Treatment Options
Open Heart Surgery
Open-heart surgery is a surgical procedure that involves making a midline incision in the sternum (breast bone) to access the heart. The sternum is split in half and pulled back with retractors to expose the heart. The heart can then be placed on a bypass machine to keep oxygenated blood moving through the body, and further surgery on the heart can be performed.
Bypass Graft Surgery
Bypass graft surgery creates new pathways around narrowed or blocked arteries so that more blood and oxygen flows to the heart muscle or to the extremities. This surgery uses segments of veins or arteries taken from another part of the body to bypass arteries that are blocked or narrowed.

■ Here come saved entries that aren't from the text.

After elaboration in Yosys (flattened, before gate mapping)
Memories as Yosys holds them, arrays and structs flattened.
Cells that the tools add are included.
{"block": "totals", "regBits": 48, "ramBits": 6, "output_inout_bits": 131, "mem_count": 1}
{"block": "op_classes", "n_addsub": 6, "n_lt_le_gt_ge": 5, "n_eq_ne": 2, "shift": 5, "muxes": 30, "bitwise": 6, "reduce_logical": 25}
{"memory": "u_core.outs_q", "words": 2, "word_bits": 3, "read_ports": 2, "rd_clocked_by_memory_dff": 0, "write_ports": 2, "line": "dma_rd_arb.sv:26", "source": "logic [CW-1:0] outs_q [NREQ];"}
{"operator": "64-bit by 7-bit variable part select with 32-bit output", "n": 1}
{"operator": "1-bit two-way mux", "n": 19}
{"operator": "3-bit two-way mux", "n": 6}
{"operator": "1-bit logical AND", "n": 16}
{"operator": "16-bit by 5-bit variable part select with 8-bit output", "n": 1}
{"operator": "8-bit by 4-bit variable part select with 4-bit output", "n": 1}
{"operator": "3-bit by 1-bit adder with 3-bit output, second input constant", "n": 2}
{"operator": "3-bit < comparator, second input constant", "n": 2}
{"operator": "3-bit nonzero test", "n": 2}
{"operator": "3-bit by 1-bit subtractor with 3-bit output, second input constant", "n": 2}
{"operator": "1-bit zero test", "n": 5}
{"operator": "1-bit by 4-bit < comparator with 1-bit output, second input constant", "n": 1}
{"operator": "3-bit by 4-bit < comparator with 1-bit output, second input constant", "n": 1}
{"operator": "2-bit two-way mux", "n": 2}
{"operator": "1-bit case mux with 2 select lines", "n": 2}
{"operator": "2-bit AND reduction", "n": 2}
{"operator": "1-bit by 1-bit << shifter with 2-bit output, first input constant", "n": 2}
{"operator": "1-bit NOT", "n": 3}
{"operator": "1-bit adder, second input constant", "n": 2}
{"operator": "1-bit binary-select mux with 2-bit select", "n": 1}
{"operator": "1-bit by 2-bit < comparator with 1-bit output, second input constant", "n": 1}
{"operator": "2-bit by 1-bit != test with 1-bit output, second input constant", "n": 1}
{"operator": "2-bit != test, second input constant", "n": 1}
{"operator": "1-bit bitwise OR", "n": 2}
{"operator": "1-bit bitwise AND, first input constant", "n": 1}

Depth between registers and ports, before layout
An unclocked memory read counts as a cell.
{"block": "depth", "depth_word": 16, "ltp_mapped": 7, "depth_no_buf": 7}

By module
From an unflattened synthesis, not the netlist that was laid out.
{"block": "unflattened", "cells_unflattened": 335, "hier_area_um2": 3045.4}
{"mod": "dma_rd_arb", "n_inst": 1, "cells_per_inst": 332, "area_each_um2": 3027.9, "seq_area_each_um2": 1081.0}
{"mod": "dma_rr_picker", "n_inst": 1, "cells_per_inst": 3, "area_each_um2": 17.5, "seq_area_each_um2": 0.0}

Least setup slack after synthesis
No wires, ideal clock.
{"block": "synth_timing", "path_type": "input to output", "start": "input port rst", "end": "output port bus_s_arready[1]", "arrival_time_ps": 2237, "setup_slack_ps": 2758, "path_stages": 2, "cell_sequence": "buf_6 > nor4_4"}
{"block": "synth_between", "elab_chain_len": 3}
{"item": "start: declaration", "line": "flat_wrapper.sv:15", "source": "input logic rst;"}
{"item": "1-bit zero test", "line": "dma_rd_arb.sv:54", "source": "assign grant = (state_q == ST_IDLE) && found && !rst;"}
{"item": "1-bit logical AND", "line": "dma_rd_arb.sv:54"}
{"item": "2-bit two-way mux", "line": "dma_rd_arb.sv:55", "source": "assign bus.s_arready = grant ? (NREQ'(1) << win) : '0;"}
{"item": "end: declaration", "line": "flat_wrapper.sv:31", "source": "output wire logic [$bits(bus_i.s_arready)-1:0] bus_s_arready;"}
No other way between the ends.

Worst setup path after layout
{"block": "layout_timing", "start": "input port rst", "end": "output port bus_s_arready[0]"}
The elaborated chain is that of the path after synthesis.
File: src/rtl/cell_particle_streamer.sv
// cell_particle_streamer: reads the particle count from word 0 of a cell RAM,
// then streams records 1..count downstream over valid/ready. A credit check
// bounds reads in flight plus buffered records to FIFO_DEPTH, so the 2-cycle
// RAM latency never overruns the output buffer under backpressure.
module cell_particle_streamer #(
    parameter int DATA_WIDTH   = 96,
    parameter int ADDR_WIDTH   = 8,
    parameter int PARTICLE_NUM = 220,
    parameter int FIFO_DEPTH   = 4
) (
    input  logic                  clk,
    input  logic                  rst,
    input  logic                  start,
    output logic                  busy,
    output logic                  done,
    output logic [ADDR_WIDTH-1:0] particle_count,
    output logic [ADDR_WIDTH-1:0] mem_addr,
    output logic                  mem_rden,
    output logic                  mem_wren,
    input  logic [DATA_WIDTH-1:0] mem_q,
    output logic                  out_valid,
    input  logic                  out_ready,
    output logic [DATA_WIDTH-1:0] out_data,
    output logic [ADDR_WIDTH-1:0] out_index,
    output logic                  out_last
);

    localparam int PW = $clog2(FIFO_DEPTH);
    localparam int RW = PW + 1;
    localparam int CW = PW + 3;
    localparam logic [ADDR_WIDTH-1:0] MAX_CNT = ADDR_WIDTH'(PARTICLE_NUM - 1);

    typedef enum logic [2:0] {IDLE, RD_CNT, WAIT_CNT, STREAM, DRAIN, FINISH} state_t;

    state_t                  state, state_nx;
    logic                    wait_q;
    logic [ADDR_WIDTH-1:0]   rd_addr;
    logic                    issue_cnt, issue_part, latch_cnt;
    logic [ADDR_WIDTH-1:0]   issue_addr;
    logic [ADDR_WIDTH-1:0]   cnt_clamped;

    logic                    rd_vld_p0, rd_vld_p1, rd_vld_p2;
    logic [ADDR_WIDTH-1:0]   idx_p0, idx_p1, idx_p2;

    logic [DATA_WIDTH-1:0]   ring_data [FIFO_DEPTH];
    logic [ADDR_WIDTH-1:0]   ring_idx  [FIFO_DEPTH];
    logic                    ring_last [FIFO_DEPTH];
    logic [PW-1:0]           wr_ptr, rd_ptr;
    logic [RW-1:0]           ring_cnt;

    logic                    push, pop, head_load, ring_empty, ring_wr, ring_rd;
    logic                    push_last;
    logic [CW-1:0]           in_flight, occupancy;
    logic                    credit_ok, drain_empty;

    // Counts above the RAM depth would address past the cell; saturate them.
    function automatic logic [ADDR_WIDTH-1:0] clamp_count(input logic [ADDR_WIDTH-1:0] raw);
        if (raw > MAX_CNT) return MAX_CNT;
        else return raw;
    endfunction

    assign cnt_clamped = clamp_count(mem_q[ADDR_WIDTH-1:0]);
    assign mem_wren    = 1'b0;
    assign busy        = (state == RD_CNT) || (state == WAIT_CNT) ||
                         (state == STREAM) || (state == DRAIN);
    assign done        = (state == FINISH);

    // Credit: reads not yet in the buffer plus buffered records, net of this
    // cycle's pop, must leave room for one more read.
    assign pop         = out_valid && out_ready;
    assign in_flight   = CW'(rd_vld_p0) + CW'(rd_vld_p1) + CW'(rd_vld_p2);
    assign occupancy   = CW'(ring_cnt) + CW'(out_valid);
    assign credit_ok   = (in_flight + occupancy) < (CW'(FIFO_DEPTH) + CW'(pop));
    assign ring_empty  = (ring_cnt == '0);
    assign drain_empty = ring_empty && (!out_valid || pop);

    // Next-state and read-issue decode.
    always_comb begin
        state_nx   = state;
        issue_cnt  = 1'b0;
        issue_part = 1'b0;
        issue_addr = '0;
        latch_cnt  = 1'b0;
        case (state)
            IDLE: begin
                if (start) begin
                    issue_cnt = 1'b1;
                    state_nx  = RD_CNT;
                end
            end
            RD_CNT: state_nx = WAIT_CNT;
            WAIT_CNT: begin
                // Count word is on mem_q in the second wait cycle; the first
                // particle read is launched in the same cycle it is latched.
                if (wait_q) begin
                    latch_cnt = 1'b1;
                    if (cnt_clamped == '0) begin
                        state_nx = FINISH;
                    end else begin
                        issue_part = 1'b1;
                        issue_addr = ADDR_WIDTH'(1);
                        state_nx   = (cnt_clamped == ADDR_WIDTH'(1)) ? DRAIN : STREAM;
                    end
                end
            end
            STREAM: begin
                if (credit_ok) begin
                    issue_part = 1'b1;
                    issue_addr = rd_addr;
                    if (rd_addr == particle_count) state_nx = DRAIN;
                end
            end
            DRAIN: begin
                if ((in_flight == '0) && drain_empty) state_nx = FINISH;
            end
            FINISH:  state_nx = IDLE;
            default: state_nx = IDLE;
        endcase
    end

    // Control registers: FSM, count, RAM port and read-valid pipeline.
    always_ff @(posedge clk) begin
        if (rst) begin
            state          <= IDLE;
            wait_q         <= 1'b0;
            rd_addr        <= '0;
            particle_count <= '0;
            mem_addr       <= '0;
            mem_rden       <= 1'b0;
            rd_vld_p0      <= 1'b0;
            rd_vld_p1      <= 1'b0;
            rd_vld_p2      <= 1'b0;
        end else begin
            state    <= state_nx;
            wait_q   <= (state == WAIT_CNT) && !wait_q;
            mem_rden <= issue_cnt || issue_part;
            if (issue_cnt)       mem_addr <= '0;
            else if (issue_part) mem_addr <= issue_addr;
            if (issue_part)      rd_addr  <= issue_addr + ADDR_WIDTH'(1);
            if (latch_cnt)       particle_count <= cnt_clamped;
            // p0: read issued to RAM
            rd_vld_p0 <= issue_part;
            // p1: RAM internal stage
            rd_vld_p1 <= rd_vld_p0;
            // p2: data present on mem_q
            rd_vld_p2 <= rd_vld_p1;
        end
    end

    // Index pipeline travelling with the read valids; gated by rd_vld_pN.
    always_ff @(posedge clk) begin
        idx_p0 <= issue_addr;
        idx_p1 <= idx_p0;
        idx_p2 <= idx_p1;
    end

    assign push      = rd_vld_p2;
    assign push_last = (idx_p2 == particle_count);
    assign head_load = !out_valid || out_ready;
    assign ring_rd   = head_load && !ring_empty;
    assign ring_wr   = push && !(head_load && ring_empty);

    // Output head register and ring pointers; a push bypasses into an empty head.
    always_ff @(posedge clk) begin
        if (rst) begin
            out_valid <= 1'b0;
            out_data  <= '0;
            out_index <= '0;
            out_last  <= 1'b0;
            wr_ptr    <= '0;
            rd_ptr    <= '0;
            ring_cnt  <= '0;
        end else begin
            if (ring_wr) wr_ptr <= wr_ptr + PW'(1);
            if (ring_rd) rd_ptr <= rd_ptr + PW'(1);
            ring_cnt <= ring_cnt + RW'(ring_wr) - RW'(ring_rd);
            if (head_load) begin
                if (!ring_empty) begin
                    out_valid <= 1'b1;
                    out_data  <= ring_data[rd_ptr];
                    out_index <= ring_idx[rd_ptr];
                    out_last  <= ring_last[rd_ptr];
                end else if (push) begin
                    out_valid <= 1'b1;
                    out_data  <= mem_q;
                    out_index <= idx_p2;
                    out_last  <= push_last;
                end else begin
                    out_valid <= 1'b0;
                end
            end
        end
    end

    // Ring storage behind the head; contents are qualified by ring_cnt.
    always_ff @(posedge clk) begin
        if (ring_wr) begin
            ring_data[wr_ptr] <= mem_q;
            ring_idx[wr_ptr]  <= idx_p2;
            ring_last[wr_ptr] <= push_last;
        end
    end

endmodule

It diverts blood flow past the blockage in the artery allowing more blood and oxygen to flow to the heart or extremities (legs or feet).
PTCA/PTA Procedure
Percutaneous transluminal coronary angioplasty (PTCA) or percutaneous transluminal angioplasty (PTA) is a procedure that opens up narrowed or blocked segments of the arteries that supply blood to your heart muscle - the coronary arteries; or your legs and feet – the peripheral arteries. A catheter with an empty balloon on its tip is guided into the narrowed part of the artery. The balloon is inflated to open the narrowed artery and flatten the plaque against the artery wall.
Stent Procedure
A stent is a small, self-expanding wire mesh tube that is used to keep an artery that has been narrowed by plaque buildup open. It is used in the procedure called balloon angioplasty. The stent is collapsed to a small diameter and put over a balloon catheter. It's then moved into the area of the blockage. When the balloon is inflated, the stent expands, locks in place and forms a "scaffold" that holds the artery open. The stent stays in the artery permanently, holding it open and improving blood flow through the artery. This relieves symptoms (usually chest pain).